El movimiento del consumo colaborativo supone un cambio disruptivo en los aspectos culturales y económicos, nos lleva primero que nada a cambiar nuestro propio “chip” en los hábitos de consumo, hacia aceptar y usar nuevos modelos potenciados por las redes sociales y las plataformas peer-to-peer.

En los servicios de consumo colaborativo las barreras de desconfianza se ven minimizadas gracias al uso de perfiles de usuarios con evaluaciones y referencias marcadas por varios beneficiarios, lo que da origen a nuevas maneras de relacionarse, intercambiar, y monetizar habilidades y/o bienes económicos, lo que era impensable hace unos años.

El MIT calcula un mercado potencial de 110  mil  millones de dólares en los siguientes años, hoy ronda los 26 mil millones. Los que han entendido estas plataformas, montándose en la ola para sacarle provecho se embolsan, según la revista Forbes, más de 3.500 millones de dólares al año.

El 40% de los alimentos del planeta se desperdicia; los carros particulares pasan el 95% de su tiempo parados; en Estados Unidos hay 80 millones de barrenadoras que se usan 13 minutos promedio; un motociclista en Europa tira a la basura 2,600 horas de su vida circulando por las calles buscando estacionamiento. ¿Es justo desperdiciar tantos recursos?, ¿Sobran carros? ¿Para cuantas personas puedes cocinar desde tu casa? La Tierra alcanzará 9,000 millones de habitantes en 2050, habrá que alimentarlos de manera eficiente.

En fin cuando hay un cambio brusco en la vida, tenemos que asimilarlo, reglamentarlo, aprovecharlo, ya que estos son los grandes saltos cuánticos da la humanidad en su evolución y no hay marcha atrás.
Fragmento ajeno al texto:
[src/rtl/vrased_pkg.sv]
// Shared encodings for the VRASED reset controller: FSM states and cause bit layout.
package vrased_pkg;

    localparam logic [1:0] ST_IDLE   = 2'd0;
    localparam logic [1:0] ST_ASSERT = 2'd1;
    localparam logic [1:0] ST_WAIT   = 2'd2;

    localparam int CAUSE_W       = 7;
    localparam int CAUSE_XSTACK  = 0;
    localparam int CAUSE_AC      = 1;
    localparam int CAUSE_ATOMIC  = 2;
    localparam int CAUSE_DMA_AC  = 3;
    localparam int CAUSE_DMA_DET = 4;
    localparam int CAUSE_DMA_XS  = 5;
    localparam int CAUSE_TIMEOUT = 6;

    localparam int TMR_W = 8;

endpackage

[src/rtl/vrased_rst_timer.sv]
// Loadable down-counter with zero flag; shared by the reset hold and the WAIT timeout.
module vrased_rst_timer
    import vrased_pkg::*;
(
    input  logic             clk,
    input  logic             reset_n,
    input  logic             load,
    input  logic [TMR_W-1:0] load_val,
    input  logic             dec,
    output logic             zero
);

    logic [TMR_W-1:0] count;

    always_ff @(posedge clk or negedge reset_n) begin
        if (!reset_n) begin
            count <= '0;
        end else if (load) begin
            count <= load_val;
        end else if (dec && (count != '0)) begin
            count <= count - 1'b1;
        end
    end

    assign zero = (count == '0);

endmodule

[src/rtl/vrased_reset_ctrl.sv]
// VRASED reset controller: holds the core in reset after a monitor violation and
// waits for the PC to reach the reset handler, re-asserting on timeout.
//
// state     | meaning
// ST_IDLE   | no reset pending; cause_clr honoured here
// ST_ASSERT | puc_req high, hold timer counting down
// ST_WAIT   | puc_req low, waiting for pc==RESET_HANDLER or timeout
module vrased_reset_ctrl
    import vrased_pkg::*;
#(
    parameter logic [15:0] RESET_HANDLER = 16'h0000,
    parameter int          HOLD_CYCLES   = 4,
    parameter int          WAIT_TIMEOUT  = 16
) (
    input  logic               clk,
    input  logic               reset_n,
    input  logic [5:0]         viol,
    input  logic [15:0]        pc,
    input  logic               swatt_exec,
    input  logic               cause_clr,
    output logic               puc_req,
    output logic [CAUSE_W-1:0] cause,
    output logic               cause_valid,
    output logic [7:0]         viol_cnt,
    output logic               att_abort,
    output logic               busy
);

    logic [1:0]         state, state_nxt;
    logic [CAUSE_W-1:0] cause_nxt;
    logic [7:0]         cnt_nxt;
    logic               tmr_load, tmr_dec, tmr_zero;
    logic [TMR_W-1:0]   tmr_val;
    logic               enter, timeout;

    vrased_rst_timer u_timer (
        .clk      (clk),
        .reset_n  (reset_n),
        .load     (tmr_load),
        .load_val (tmr_val),
        .dec      (tmr_dec),
        .zero     (tmr_zero)
    );

    always_comb begin
        state_nxt = state;
        cause_nxt = cause;
        cnt_nxt   = viol_cnt;
        tmr_load  = 1'b0;
        tmr_val   = '0;
        tmr_dec   = 1'b0;
        enter     = 1'b0;
        timeout   = 1'b0;
        case (state)
            ST_IDLE: begin
                if (cause_clr) begin
                    cause_nxt = '0;
                    cnt_nxt   = '0;
                end
                if (viol != '0) enter = 1'b1;
            end
            ST_ASSERT: begin
                cause_nxt[5:0] = cause[5:0] | viol;
                if (tmr_zero) begin
                    state_nxt = ST_WAIT;
                    tmr_load  = 1'b1;
                    tmr_val   = TMR_W'(WAIT_TIMEOUT - 1);
                end else begin
                    tmr_dec = 1'b1;
                end
            end
            ST_WAIT: begin
                // A fresh violation outranks the handler match.
                if (viol != '0) begin
                    enter = 1'b1;
                end else if (pc == RESET_HANDLER) begin
                    state_nxt = ST_IDLE;
                    tmr_load  = 1'b1;
                end else if (tmr_zero) begin
                    enter   = 1'b1;
                    timeout = 1'b1;
                end else begin
                    tmr_dec = 1'b1;
                end
            end
            default: state_nxt = ST_IDLE;
        endcase

        if (enter) begin
            state_nxt      = ST_ASSERT;
            cause_nxt[5:0] = cause_nxt[5:0] | viol;
            if (timeout) cause_nxt[CAUSE_TIMEOUT] = 1'b1;
            tmr_load       = 1'b1;
            tmr_val        = TMR_W'(HOLD_CYCLES - 1);
            if (cnt_nxt != 8'hFF) cnt_nxt = cnt_nxt + 8'd1;
        end
    end

    always_ff @(posedge clk or negedge reset_n) begin
        if (!reset_n) begin
            state       <= ST_IDLE;
            puc_req     <= 1'b0;
            cause       <= '0;
            cause_valid <= 1'b0;
            viol_cnt    <= '0;
            att_abort   <= 1'b0;
            busy        <= 1'b0;
        end else begin
            state       <= state_nxt;
            puc_req     <= (state_nxt == ST_ASSERT);
            cause       <= cause_nxt;
            cause_valid <= |cause_nxt;
            viol_cnt    <= cnt_nxt;
            att_abort   <= enter & swatt_exec;
            busy        <= (state_nxt != ST_IDLE);
        end
    end

endmodule

[config.mk]
export PLATFORM = sky130hd
export DESIGN_NAME = vrased_reset_ctrl
export DESIGN_NICKNAME = d
export VERILOG_FILES = /design/src/rtl/vrased_pkg.sv /design/src/rtl/vrased_rst_timer.sv /design/src/rtl/vrased_reset_ctrl.sv
export SDC_FILE = /design/constraint.sdc
export NUM_CORES = 1
export LEC_CHECK = 0
export BUFFER_PORTS_ARGS = -buffer_cell sky130_fd_sc_hd__buf_2
export CAP_MARGIN = 20
export CORE_ASPECT_RATIO = 1.75
export CORE_MARGIN = 2
export CORE_UTILIZATION = 52
export CTS_CLUSTER_DIAMETER = 150
export DETAILED_ROUTE_END_ITERATION = 8
export PLACE_DENSITY = 0.81
export SYNTH_ARGS = -nofsm -noshare
export SYNTH_HDL_FRONTEND = slang
export SYNTH_SLANG_ARGS = --single-unit
[constraint.sdc]
create_clock -name clk -period 2.6 [get_ports clk]
set_input_delay 0.39 -clock clk [delete_from_list [all_inputs] [get_ports clk]]
set_output_delay 0.39 -clock clk [all_outputs]
set_load 0.01 [all_outputs]
==> summary.md, run 1 <==
| Metric | Value |
|---|---|
| R2R cell count | 10 |
| Layout cells sized above 1 | 0.326 |
| Clock Pin Slew Worst Setup and Hold Paths | 0.06 ns |
| Pint | 1.28 mW |
| Smallest setup slack after layout | 0.210 ns |
| Number of global-route vias before repair | 1702 |
| DP Worst Slack | 0.0356 ns |
| Worst IR Drop VDD | 0.674 mV |
| Most used routing layer | met2 |
| Post-DP Area | 0.00195 mm2 |
| CTS sink count | 29 |
| Reg-to-Reg Start | state[0] |
| Share of synthesized registers carrying an async set or reset | 1.00 |
| Netlist cell types | 52 |
| Die Area | 0.00375 mm2 |
| Core Rows | 27 |
| Syn avg cell area | 9.98 um2 |
| Worst Setup EP | viol_cnt[1] |
| CP startpoint | state[0] |
| Grt met3 use | 0.0566 |
| RSZ-0062 raised after global routing | no |
| WP depth | 10 |
| Total of max-cap violations | 0 |
| CTS tree | done |
| Post-layout util | 0.653 |
| Syn Nets | 203 |
| Seq/Total Area, Yosys | 0.428 |
| Port bufs | 44 |
| Antenna violations before repair | 0 |
| Cell Area, Synth | 0.00170 mm2 |
| Fillers | 280 |
| Power per cell area | 1110 mW/mm2 |
| Sequential power share | 0.326 |
| Routing usage on met2 | 0.508 |
| Crit. End Element | register |
| H-Tree Depth | 2 |
| Final setup violation count | 0 |
| Critical path's top delay family | simple AND/OR/NAND/NOR gates |
| Fin. Hold Viols | 0 |
| Worst hold path type | primary input to async pin |
| Final Cycle Share | 0.919 |
| WL per Instance | 16.5 um |
| Via count | 1586 |
| Largest net degree at the start of global routing | 30 |
| Synth top area share | 0.428 |
| Post-route cell area | 0.00205 mm2 |
| Total power | 2.28 mW |
| TritonRoute pass-1 iters | 4 |
| CTS Buffer Depth | 2 |
| Die width | 47.2 um |
| Cells after Synth | 170 |
| Count leader, synth | dfrtp_1 |
| Die Ht | 79.6 um |
| Slowest-stage cell, CP | dfrtp_1 |
| CP Cell Sequence | inv_1, ha_2, nand2_2, and2_1, ha_1, and3_1, nand3_1, nor2_1, nor2_2, mux2_2 |
| Worst Tran Pin Value | 0.667 ns |
| CP max FO | 7 |
| Area grow syn2layout | 20.9% |
| Required time of the critical path | 2.77 ns |
| RePlAce Congestion | 0.858 |
| Flops & latches, synth | 29 |
| Clk_skew | 0.00577 ns |
| Residual DRC | 0 |
| Worst-Skew Late Latency | 0.28 ns |
| Fin crit period | 2.39 ns |
| Setup TNS | 0 ns |
| Max-slew violation count | 0 |
| Grt total ovfl | 0 |
| Core area | 0.00314 mm2 |
| Nets | 250 |
| Crit path DAT | 2.56 ns |
| Max Freq | 418 MHz |
| Number of vias per cell | 6.08 |
| Crit path launch type | register |
| Top post-synthesis cells by area | dfrtp_1, ha_1, a22o_1 |
| Clock share of power | 0.155 |
| Sw Pwr | 1.00 mW |
| DRT iter0 DRCs | 21 |
| Inserted Clock Buffers | 5 |
| I/O pin total | 45 |
| First-pass GRT wire length | 7380 um |
| Reg2reg setup slack | 0.21 ns |
| Starting Density | 0.540 |
| Routed Wire Length | 4320 um |
| Area leader, netlist | dfrtp_1 |
| N_diodes | 0 |
| Synth top cells by count | dfrtp_1, nand2_1, nor2_1 |
| GRT Resource Usage Total | 0.271 |
| Pleak | 0.883 nW |
| Clock root cell | clkbuf_8 |
| CP Buf/Inv Count | 1 |
| DRT antenna net count | 0 |
| Setup CP Type | register to register |
| Placed wire-length estimate | 3390 um |
| RR Endpoint | viol_cnt[1] |
| Combinational Power Share | 0.519 |
| Crit-path max cell delay | 0.43 ns |
| Met1 GRT Util | 0.259 |
| Status | complete, no violations |
| Sw Share | 0.439 |
| EDFF count, synth | 0 |
| Ys Warns | 0 |
| Dominant synthesized flop cell | dfrtp_1 |
| Worst slew margin | 0.556 |
flip-flops by register name, indices dropped and copies added, names as in the netlist:
signal / count
puc_req: 1
att_abort: 1
viol_cnt: 8
cause_valid: 1
state: 2
busy: 1
cause: 7
u_timer.count: 8
power groups by stage:
stage               logic (mW)  clock network, mW  registers (mW)
floorplan                0.812                  0           0.763
global placement          1.10                  0           0.736
detailed placement        1.16                  0           0.752
CTS                       1.17              0.362           0.744
global route              1.32              0.390           0.772
finish                    1.19              0.354           0.745
kinds of logic (layout without fill, tap and decap cells):
kind of cell,after synthesis,in the layout,synth area share
compound gates,48,48,0.212
fa+ha+maj,7,7,0.0516
xor+xnor,2,2,0.0103
mux,1,1,0.00664
buf+inv,13,61,0.0369
flops,29,29,0.428
simple gates,70,70,0.254
layout make-up:
cell class | instances | area, um2 | share of cell area
clock buffers | 6 | 72.6 | 0.0354
clock inverters | 2 | 10.0 | 0.00488
multi-input cells | 128 | 923 | 0.450
repair buffers | 47 | 243 | 0.118
flip-flops and latches | 29 | 726 | 0.354
well taps | 43 | 53.8 | 0.0262
inverters | 6 | 22.5 | 0.0110
per-layer routing:
layer	up-vias	share of wire
li1	755	-
met1	772	0.36
met2	47	0.58
met3	12	0.033
met4	0	0.028
met5	-	0
how the worst min path moves through the flow:
stage	start	depth (start not counted)	slack [ns]	end
3_5_place_dp	reset_n	1	0.46	viol_cnt[6]
2_1_floorplan	reset_n	0	0.09	att_abort
3_3_place_gp	reset_n	1	0.44	viol_cnt[6]
6_report	reset_n	1	0.14	att_abort
4_1_cts	reset_n	1	0.16	u_timer.count[7]
5_1_grt	reset_n	1	0.18	att_abort
stage by stage:
stage	instances	hold WS [ns]
floorplan	170	0.0944
global placement	253	0.441
detailed placement	253	0.455
CTS	261	0.156
global route	261	0.176
finish	261	0.141
repair_timing:
action	in CTS	in global routing
endpoints found under the setup margin	0	7
buffers inserted	0	0
hold buffers	0	0
gates resized for setup	0	4
layout by cell type, fill, tap and decap left out, types with 3 or more instances in the layout:
cell	netlist	routed
buf_2	1	44
dfrtp_1	29	29
nand2_1	9	8
nor2_1	8	7
nor3_1	7	7
a21oi_1	7	7
inv_1	6	6
a22o_1	6	6
ha_1	7	6
nor4_1	5	5
and2_1	5	5
and3_1	5	5
nand3_1	5	5
o21ai_0	5	5
clkbuf_8	0	5
or4_1	4	4
o211ai_1	4	4
o21a_1	3	3
o41ai_1	3	3
a41oi_1	3	3
a211oi_1	3	3
o31ai_1	3	3
or4_2	3	3
buf_4	1	3
Note: power is estimated with default switching activity, not from simulation.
Seguramente tienen su lado obscuro que ira saliendo a la luz, pero son muchas más las ventajas. Y aunque queda la tarea pendiente de regular ciertas aplicaciones, para evitar “la deslealtad” , es un hecho que han mejorado los derechos de los consumidores.

El éxito de esta forma de consumir revela una sociedad que quiere cambiar la manera en que vive y acabar con el desperdicio de recursos, el pago de moches, el mal servicio y un largo etcétera de estupideces que agregan costo y NO valor.